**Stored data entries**
★ ★ ★

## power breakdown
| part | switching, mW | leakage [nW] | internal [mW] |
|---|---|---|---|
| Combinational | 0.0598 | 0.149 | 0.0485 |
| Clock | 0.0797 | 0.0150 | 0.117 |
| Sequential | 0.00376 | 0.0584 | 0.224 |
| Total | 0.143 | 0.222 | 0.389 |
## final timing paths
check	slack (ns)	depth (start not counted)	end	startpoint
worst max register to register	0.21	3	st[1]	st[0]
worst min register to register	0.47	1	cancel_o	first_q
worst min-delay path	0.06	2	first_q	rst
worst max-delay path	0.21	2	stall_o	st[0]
File: config.mk
export PLATFORM = sky130hd
export DESIGN_NAME = bitfield_merge
export DESIGN_NICKNAME = d
export VERILOG_FILES = /design/src/rtl/bitfield_merge.sv
export SDC_FILE = /design/constraint.sdc
export NUM_CORES = 1
export LEC_CHECK = 0
export ABC_CLOCK_PERIOD_IN_PS = 800
export BUFFER_PORTS_ARGS = -buffer_cell sky130_fd_sc_hd__buf_2
export CORE_ASPECT_RATIO = 1.25
export CORE_MARGIN = 3
export CORE_UTILIZATION = 30
export CTS_CLUSTER_DIAMETER = 120
export DETAILED_ROUTE_END_ITERATION = 16
export SLEW_MARGIN = 20
export SYNTH_ARGS = -nofsm -noshare
export SYNTH_HDL_FRONTEND = slang
export SYNTH_SLANG_ARGS = --single-unit
File: constraint.sdc
create_clock -name clk -period 0.8 [get_ports clk]
set_input_delay 0.16 -clock clk [delete_from_list [all_inputs] [get_ports clk]]
set_output_delay 0.16 -clock clk [all_outputs]
set_load 0.03 [all_outputs]
File: src/rtl/bitfield_merge.sv
module bitfield_merge #(
  parameter int DATA_W  = 32,
  parameter bit OUT_REG = 1'b1,
  localparam int CNT_W  = $clog2(DATA_W)
) (
  input  logic              clk,
  input  logic              rst_n,
  input  logic [DATA_W-1:0] m_src,
  input  logic [DATA_W-1:0] a_src,
  input  logic [CNT_W-1:0]  rot_cnt,
  input  logic [CNT_W-1:0]  wid_m1,
  input  logic              mask_rot,
  input  logic              src_rot,
  output logic [DATA_W-1:0] result
);

  logic [DATA_W-1:0]   upto_tab [DATA_W];
  logic [DATA_W-1:0]   from_tab [DATA_W];

  for (genvar i = 0; i < DATA_W; i++) begin : g_edge
    assign upto_tab[i] = {DATA_W{1'b1}} >> (DATA_W - 1 - i);
    assign from_tab[i] = {DATA_W{1'b1}} << i;
  end

  logic [2*DATA_W-1:0] dbl;
  logic [DATA_W-1:0]   m_eff;
  logic [CNT_W-1:0]    lo_edge, hi_edge;
  logic                wraps;
  logic [DATA_W-1:0]   fmask;
  logic [DATA_W-1:0]   merged;

  assign dbl     = {m_src, m_src} << rot_cnt;
  assign m_eff   = src_rot ? dbl[2*DATA_W-1:DATA_W] : m_src;

  assign lo_edge = mask_rot ? rot_cnt : '0;
  assign hi_edge = lo_edge + wid_m1;
  assign wraps   = hi_edge < lo_edge;
  assign fmask   = wraps ? (upto_tab[hi_edge] | from_tab[lo_edge])
                         : (upto_tab[hi_edge] & from_tab[lo_edge]);

  assign merged  = (m_eff & fmask) | (a_src & ~fmask);

  if (OUT_REG) begin : g_reg
    always_ff @(posedge clk or negedge rst_n)
      if (!rst_n) result <= '0;
      else        result <= merged;
  end else begin : g_comb
    assign result = merged;
  end

  assert_mask_pop_R7: assert property (@(posedge clk) disable iff (!rst_n)
    $countones(fmask) == int'(wid_m1) + 1);

  assert_mask_base_R3: assert property (@(posedge clk) disable iff (!rst_n)
    !mask_rot |-> fmask[0]);

  assert_mask_start_R4: assert property (@(posedge clk) disable iff (!rst_n)
    mask_rot |-> fmask[rot_cnt]);

  assert_mask_wrap_R8: assert property (@(posedge clk) disable iff (!rst_n)
    (mask_rot && (int'(rot_cnt) + int'(wid_m1) >= DATA_W)) |-> (fmask[0] && fmask[DATA_W-1]));

  assert_same_src_R2: assert property (@(posedge clk) disable iff (!rst_n)
    (!src_rot && m_src == a_src) |-> merged == a_src);

endmodule

==> results by group, run 1 <==
Outcome
  – Status: finished with violations
  – Failing checks: setup timing

Floorplan
  – Die span in y: 152 um
  – CORE AREA: 0.0165 mm2
  – Rows: 52
  – Die area: 0.0188 mm2
  – Initial Util: 0.311
  – Die width: 123 um
  – I/O pin count: 110

Logic synthesis
  – Mean post-synth cell area: 9.32 um2
  – Area share of the largest cell type after synthesis: 0.184
  – Fraction of registers with async set/reset: 1.00
  – Top_reg_cell synth: dfrtp_1
  – Synth Instances: 552
  – Count of cell types in the netlist: 64
  – Yosys reg bits: 32
  – YS warnings: 0
  – Synth top area cells: mux4_2 18%, dfrtp_1 16%, mux2i_1 12%, mux2_2 5.5%, nand2_1 4.1%
  – Mapped Nets: 636
  – Post-synth EDFFs: 0
  – Netlist Area Pre-Place: 0.00514 mm2
  – Sequential cell area fraction in the yosys report: 0.156
  – Largest area contributor in the netlist: mux4_2

Route
  – Total Wirelength: 19800 um
  – 1st-iter DRT viols: 540
  – Met1 WL: 8100 um
  – Via count: 5424
  – Final antenna-violating net count: 0
  – WL/cell: 20.4 um
  – Routed wl met2: 9750 um
  – Residual DRC: 0
  – DR top layer: met4
  – WL met3: 1210 um
  – Drt via density: 5.59
  – First-pass DRT Iterations: 5

Global routing
  – Largest net degree at the start of global routing: 59
  – Global-route wire length before repair: 30900 um
  – Number of global-route vias before repair: 5399
  – GRT Util Overall: 0.211
  – Initial antenna violation count: 0
  – Overflow after GRT: 0

Clocking
  – H-tree Lvls: 2
  – Clk sinks: 32
  – Root Driver: clkbuf_16
  – Max clock buf depth: 2
  – Worst-path clk slew: 0.05 ns
  – Num CTS Buffers: 5
  – CTS tree: yes

Worst hold path
  – Tightest Hold Check Type: in2reg

STA
  – Worst Max-Slew Pin Slew: 0.793 ns
  – Final min period: 2.76 ns
  – Period utilization: 3.46
  – Setup violators final: 64
  – Final WS setup: -1.96 ns
  – RSZ-0062 raised after global routing: yes
  – Slew Limit Fails: 0
  – Final hold viol count: 0
  – Fmax: 0.362 GHz
  – Normalized max-slew margin: 0.471

Final layout
  – Nets: 838
  – Multi-input gate area: 0.00422 mm2
  – Fillers: 1578
  – Max FFs per register: 32
  – Biggest regs: result (32)
  – Largest Register: result
  – Share of layout cells above drive strength 1: 0.523
  – Synth-to-Final Area Change: 44.4%
  – Reg area: 801 um2
  – Final instance area: 0.00743 mm2
  – Antenna fix cells: 0

Placed design
  – HPWL after detailed placement: 15600 um
  – Dpl cell area: 0.00673 mm2
  – Port Buffer Count: 109
  – GPL Wtd Cong: 0.967
  – DP Worst Slack: -2.38 ns

Critical path
  – Worst setup SP type: input port
  – Critical Path RT: 0.96 ns
  – WP data arrival: 2.92 ns
  – Critical path class: in2reg
  – CP Capture Type: register
  – Peak fanout along the critical path: 7

Power
  – Pleak: 0.00330 uW
  – Worst vdd ir: 0.783 mV
  – PwrDens: 1520 mW/mm2
  – Total power: 11300 uW

Run
  – Max_cap viols: 0
$ cat config.mk
export PLATFORM = sky130hd
export DESIGN_NAME = cseg_addr_ext
export DESIGN_NICKNAME = d
export VERILOG_FILES = /design/src/rtl/cseg_pkg.sv /design/src/rtl/cseg_event_arb.sv /design/src/rtl/cseg_reg.sv /design/src/rtl/cseg_pin_mask.sv /design/src/rtl/cseg_addr_ext.sv
export SDC_FILE = /design/constraint.sdc
export NUM_CORES = 1
export LEC_CHECK = 0
export BUFFER_PORTS_ARGS = -buffer_cell sky130_fd_sc_hd__buf_2
export CORE_MARGIN = 4
export CORE_UTILIZATION = 30
export CTS_CLUSTER_SIZE = 12
export DETAILED_ROUTE_END_ITERATION = 8
export GPL_ROUTABILITY_DRIVEN = 0
export HOLD_SLACK_MARGIN = 0.06
export PLACE_DENSITY = 0.82
export REMOVE_ABC_BUFFERS = 1
export SLEW_MARGIN = 20
export SYNTH_ARGS = -nofsm -noshare
export SYNTH_HDL_FRONTEND = slang
export SYNTH_HIERARCHICAL = 1
export SYNTH_SLANG_ARGS = --single-unit
$ cat constraint.sdc
create_clock -name clk -period 2.6 [get_ports clk]
set_clock_uncertainty 0.15 [all_clocks]
set_input_delay 0.13 -clock clk [delete_from_list [all_inputs] [get_ports clk]]
set_output_delay 0.13 -clock clk [all_outputs]
set_load 0.01 [all_outputs]
$ cat src/rtl/cseg_pkg.sv
package cseg_pkg;

  typedef enum logic [1:0] {
    PINS_NONE = 2'b00,
    PINS_TWO  = 2'b01,
    PINS_FOUR = 2'b10,
    PINS_ALL  = 2'b11
  } pin_sel_e;

  // Number of low segment bits routed to the pins for a select code.
  function automatic int unsigned pin_count(input pin_sel_e sel, input int unsigned seg_w);
    int unsigned n;
    case (sel)
      PINS_NONE: n = 0;
      PINS_TWO:  n = 2;
      PINS_FOUR: n = 4;
      default:   n = seg_w;
    endcase
    if (n > seg_w) n = seg_w;
    return n;
  endfunction

endpackage

$ cat src/rtl/cseg_event_arb.sv
module cseg_event_arb #(
  parameter int SEG_W = 8
) (
  input  logic             far_jmp,
  input  logic             far_call,
  input  logic             far_ret,
  input  logic             int_ret,
  input  logic             int_ack,
  input  logic             trap,
  input  logic [SEG_W-1:0] seg_val,
  output logic             upd_en,
  output logic [SEG_W-1:0] upd_val
);
  logic clr_req;
  logic ld_req;

  always_comb begin
    clr_req = int_ack | trap;
    ld_req  = far_jmp | far_call | far_ret | int_ret;
    upd_en  = clr_req | ld_req;
    // Interrupt or trap outranks any branch or return load.
    upd_val = clr_req ? '0 : seg_val;
  end
endmodule

$ cat src/rtl/cseg_reg.sv
module cseg_reg #(
  parameter int SEG_W = 8
) (
  input  logic             clk,
  input  logic             rst,
  input  logic             upd_en,
  input  logic [SEG_W-1:0] upd_val,
  output logic [SEG_W-1:0] seg_q
);
  always_ff @(posedge clk) begin
    if (rst)         seg_q <= '0;
    else if (upd_en) seg_q <= upd_val;
  end
endmodule

$ cat src/rtl/cseg_pin_mask.sv
module cseg_pin_mask
  import cseg_pkg::*;
#(
  parameter int SEG_W = 8
) (
  input  logic [SEG_W-1:0] seg_q,
  input  logic [1:0]       pin_sel,
  input  logic             drive_en,
  output logic [SEG_W-1:0] seg_pins
);
  localparam int CNT_W = $clog2(SEG_W + 1);

  logic [CNT_W-1:0] cnt;
  logic [SEG_W-1:0] mask;

  always_comb cnt = CNT_W'(pin_count(pin_sel_e'(pin_sel), SEG_W));

  for (genvar i = 0; i < SEG_W; i++) begin : g_mask
    assign mask[i] = (CNT_W'(i) < cnt);
  end

  assign seg_pins = drive_en ? (seg_q & mask) : '0;
endmodule

$ cat src/rtl/cseg_addr_ext.sv
module cseg_addr_ext #(
  parameter int SEG_W = 8,
  parameter int IP_W  = 16,
  parameter int RD_W  = 16
) (
  input  logic                  clk,
  input  logic                  rst,
  input  logic [IP_W-1:0]       ip_in,
  input  logic                  far_jmp,
  input  logic                  far_call,
  input  logic                  far_ret,
  input  logic                  int_ret,
  input  logic                  int_ack,
  input  logic                  trap,
  input  logic [SEG_W-1:0]      seg_val,
  input  logic                  seg_en,
  input  logic [1:0]            pin_sel,
  input  logic                  ext_acc,
  input  logic                  data_wr_en,
  input  logic [RD_W-1:0]       data_wr_data,
  output logic [SEG_W+IP_W-1:0] code_addr,
  output logic [SEG_W-1:0]      seg_pins,
  output logic [RD_W-1:0]       rd_val
);
  localparam int PAD_W = RD_W - SEG_W;

  logic             upd_en;
  logic [SEG_W-1:0] upd_val;
  logic [SEG_W-1:0] seg_q;
  logic [SEG_W-1:0] seg_eff;

  cseg_event_arb #(.SEG_W(SEG_W)) u_arb (
    .far_jmp (far_jmp),
    .far_call(far_call),
    .far_ret (far_ret),
    .int_ret (int_ret),
    .int_ack (int_ack),
    .trap    (trap),
    .seg_val (seg_val),
    .upd_en  (upd_en),
    .upd_val (upd_val)
  );

  cseg_reg #(.SEG_W(SEG_W)) u_reg (
    .clk    (clk),
    .rst    (rst),
    .upd_en (upd_en),
    .upd_val(upd_val),
    .seg_q  (seg_q)
  );

  cseg_pin_mask #(.SEG_W(SEG_W)) u_pins (
    .seg_q   (seg_q),
    .pin_sel (pin_sel),
    .drive_en(seg_en & ext_acc),
    .seg_pins(seg_pins)
  );

  // Flat mode forces segment 0 without touching the stored value.
  assign seg_eff   = seg_en ? seg_q : '0;
  assign code_addr = {seg_eff, ip_in};
  assign rd_val    = {{PAD_W{1'b0}}, seg_q};
endmodule
<file path="src/rtl/irq_dist.sv">
module irq_dist #(
  parameter int NUM_IRQ = 64,
  parameter int NUM_CPU = 4,
  parameter int AW = 12,
  localparam int ID_W = $clog2(NUM_IRQ),
  localparam int CPU_W = (NUM_CPU > 1) ? $clog2(NUM_CPU) : 1
) (
  input  logic                       clk,
  input  logic                       rst_n,
  input  logic                       bus_wr,
  input  logic [AW-1:0]              bus_addr,
  input  logic [31:0]                bus_wdata,
  input  logic [CPU_W-1:0]           bus_cpu,
  output logic [31:0]                bus_rdata,
  input  logic [NUM_IRQ-33:0]        dev_irq,
  input  logic [NUM_CPU*16-1:0]      loc_irq,
  input  logic [NUM_CPU-1:0]         ack_vld,
  input  logic [NUM_CPU*ID_W-1:0]    ack_id,
  output logic [NUM_CPU*NUM_IRQ-1:0] pend_vec
);

  localparam int NW    = NUM_IRQ / 32;
  localparam int NDEV  = NUM_IRQ - 32;
  localparam int NPAIR = NUM_IRQ / 2;

  localparam logic [AW-1:0] A_CTRL = AW'('h000);
  localparam logic [AW-1:0] A_TYPE = AW'('h004);
  localparam logic [AW-1:0] A_ESET = AW'('h100);
  localparam logic [AW-1:0] A_ECLR = AW'('h180);
  localparam logic [AW-1:0] A_TRIG = AW'('h200);
  localparam logic [AW-1:0] A_TGT  = AW'('h400);
  localparam logic [AW-1:0] A_SWI  = AW'('h800);

  logic                           fwd;
  logic [NUM_CPU-1:0][31:0]       loc_en;
  logic [NUM_CPU-1:0][15:0]       sw_pend;
  logic [NUM_CPU-1:0][15:0]       loc_q;
  logic [NUM_CPU-1:0][15:0]       loc_edge;
  logic [NUM_IRQ-1:16]            trig;
  logic [NDEV-1:0]                dev_en;
  logic [NDEV-1:0]                dev_q;
  logic [NDEV-1:0]                dev_edge;
  logic [NUM_CPU-1:0]             dev_tgt [NDEV];

  logic [NUM_IRQ-1:0]             eset_m;
  logic [NUM_IRQ-1:0]             eclr_m;
  logic [NW-1:0]                  trig_hit;
  logic [NDEV-1:0]                tgt_we;
  logic [NUM_CPU-1:0]             tgt_wv [NDEV];
  logic [NUM_CPU-1:0][15:0]       sw_set;
  logic [NUM_CPU-1:0][31:0]       loc_ack;
  logic [NDEV-1:0]                dev_ack;
  logic [NDEV-1:0]                dev_pend;

  wire wr_ctrl = bus_wr && bus_addr == A_CTRL;
  wire wr_swi  = bus_wr && bus_addr == A_SWI;

  always_comb begin
    eset_m   = '0;
    eclr_m   = '0;
    trig_hit = '0;
    for (int w = 0; w < NW; w++) begin
      if (bus_wr && bus_addr == A_ESET + AW'(4 * w)) eset_m[w*32 +: 32] = bus_wdata;
      if (bus_wr && bus_addr == A_ECLR + AW'(4 * w)) eclr_m[w*32 +: 32] = bus_wdata;
      trig_hit[w] = bus_wr && bus_addr == A_TRIG + AW'(4 * w);
    end
  end

  for (genvar s = 0; s < NDEV; s++) begin : g_tgt_wr
    localparam int ID = s + 32;
    assign tgt_we[s] = bus_wr && bus_addr == A_TGT + AW'((ID / 2) * 4);
    assign tgt_wv[s] = bus_wdata[(ID % 2) * 16 +: NUM_CPU];
  end

  always_comb begin
    loc_ack = '0;
    dev_ack = '0;
    sw_set  = '0;
    for (int c = 0; c < NUM_CPU; c++) begin
      if (wr_swi && bus_wdata[8 + c]) sw_set[c] = 16'd1 << bus_wdata[3:0];
      if (ack_vld[c]) begin
        if (ack_id[c*ID_W +: ID_W] < ID_W'(32))
          loc_ack[c] = 32'd1 << ack_id[c*ID_W +: 5];
        for (int s = 0; s < NDEV; s++)
          if (ack_id[c*ID_W +: ID_W] == ID_W'(s + 32)) dev_ack[s] = 1'b1;
      end
    end
  end

  always_ff @(posedge clk) begin
    if (!rst_n) begin
      fwd      <= 1'b0;
      loc_en   <= '0;
      sw_pend  <= '0;
      loc_q    <= '0;
      loc_edge <= '0;
      trig     <= '0;
      dev_en   <= '0;
      dev_q    <= '0;
      dev_edge <= '0;
      for (int s = 0; s < NDEV; s++) dev_tgt[s] <= '0;
    end else begin
      if (wr_ctrl) fwd <= bus_wdata[0];
      for (int c = 0; c < NUM_CPU; c++) begin
        if (bus_cpu == CPU_W'(c))
          loc_en[c] <= (loc_en[c] | eset_m[31:0]) & ~eclr_m[31:0];
        sw_pend[c]  <= sw_set[c] | (sw_pend[c] & ~loc_ack[c][15:0]);
        loc_q[c]    <= loc_irq[c*16 +: 16];
        loc_edge[c] <= (loc_irq[c*16 +: 16] & ~loc_q[c]) | (loc_edge[c] & ~loc_ack[c][31:16]);
      end
      dev_en   <= (dev_en | eset_m[NUM_IRQ-1:32]) & ~eclr_m[NUM_IRQ-1:32];
      dev_q    <= dev_irq;
      dev_edge <= (dev_irq & ~dev_q) | (dev_edge & ~dev_ack);
      for (int i = 16; i < NUM_IRQ; i++)
        if (trig_hit[i / 32]) trig[i] <= bus_wdata[i % 32];
      for (int s = 0; s < NDEV; s++)
        if (tgt_we[s]) dev_tgt[s] <= tgt_wv[s];
    end
  end

  assign dev_pend = (trig[NUM_IRQ-1:32] & dev_edge) | (~trig[NUM_IRQ-1:32] & dev_q);

  for (genvar c = 0; c < NUM_CPU; c++) begin : g_cpu
    logic [15:0] loc_pend;
    assign loc_pend = (trig[31:16] & loc_edge[c]) | (~trig[31:16] & loc_q[c]);
    assign pend_vec[c*NUM_IRQ +: 16]      = {16{fwd}} & loc_en[c][15:0] & sw_pend[c];
    assign pend_vec[c*NUM_IRQ + 16 +: 16] = {16{fwd}} & loc_en[c][31:16] & loc_pend;
    for (genvar s = 0; s < NDEV; s++) begin : g_dev
      assign pend_vec[c*NUM_IRQ + 32 + s] = fwd & dev_en[s] & dev_pend[s] & dev_tgt[s][c];
    end
  end

  logic [NUM_IRQ-1:0] en_all;
  logic [NUM_IRQ-1:0] trig_all;
  logic [15:0]        self_oh;
  logic [15:0]        tgt_rd [NUM_IRQ];
  logic [31:0]        rd;

  assign en_all   = {dev_en, loc_en[bus_cpu]};
  assign trig_all = {trig, 16'hFFFF};
  assign self_oh  = 16'd1 << bus_cpu;

  for (genvar i = 0; i < NUM_IRQ; i++) begin : g_tgt_rd
    if (i < 32) begin : g_self
      assign tgt_rd[i] = self_oh;
    end else begin : g_dev
      assign tgt_rd[i] = 16'(dev_tgt[i - 32]);
    end
  end

  always_comb begin
    rd = '0;
    if (bus_addr == A_CTRL) rd = {31'b0, fwd};
    if (bus_addr == A_TYPE) rd = 32'(NW - 1);
    for (int w = 0; w < NW; w++) begin
      if (bus_addr == A_ESET + AW'(4 * w) || bus_addr == A_ECLR + AW'(4 * w))
        rd = en_all[w*32 +: 32];
      if (bus_addr == A_TRIG + AW'(4 * w))
        rd = trig_all[w*32 +: 32];
    end
    for (int k = 0; k < NPAIR; k++)
      if (bus_addr == A_TGT + AW'(4 * k)) rd = {tgt_rd[2*k + 1], tgt_rd[2*k]};
  end

  assign bus_rdata = rd;

endmodule

</file>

★ ★ ★

**TASK DESCRIPTION**
When the line with "create_clock -name clk -period 2.6" is reached in the data above, start copying there, and copy each line exactly until the line with "if (n > seg_w) n = seg_w;" has been copied; copy nothing else.

**TASK SOLUTION**
create_clock -name clk -period 2.6 [get_ports clk]
set_clock_uncertainty 0.15 [all_clocks]
set_input_delay 0.13 -clock clk [delete_from_list [all_inputs] [get_ports clk]]
set_output_delay 0.13 -clock clk [all_outputs]
set_load 0.01 [all_outputs]
$ cat src/rtl/cseg_pkg.sv
package cseg_pkg;

  typedef enum logic [1:0] {
    PINS_NONE = 2'b00,
    PINS_TWO  = 2'b01,
    PINS_FOUR = 2'b10,
    PINS_ALL  = 2'b11
  } pin_sel_e;

  // Number of low segment bits routed to the pins for a select code.
  function automatic int unsigned pin_count(input pin_sel_e sel, input int unsigned seg_w);
    int unsigned n;
    case (sel)
      PINS_NONE: n = 0;
      PINS_TWO:  n = 2;
      PINS_FOUR: n = 4;
      default:   n = seg_w;
    endcase
    if (n > seg_w) n = seg_w;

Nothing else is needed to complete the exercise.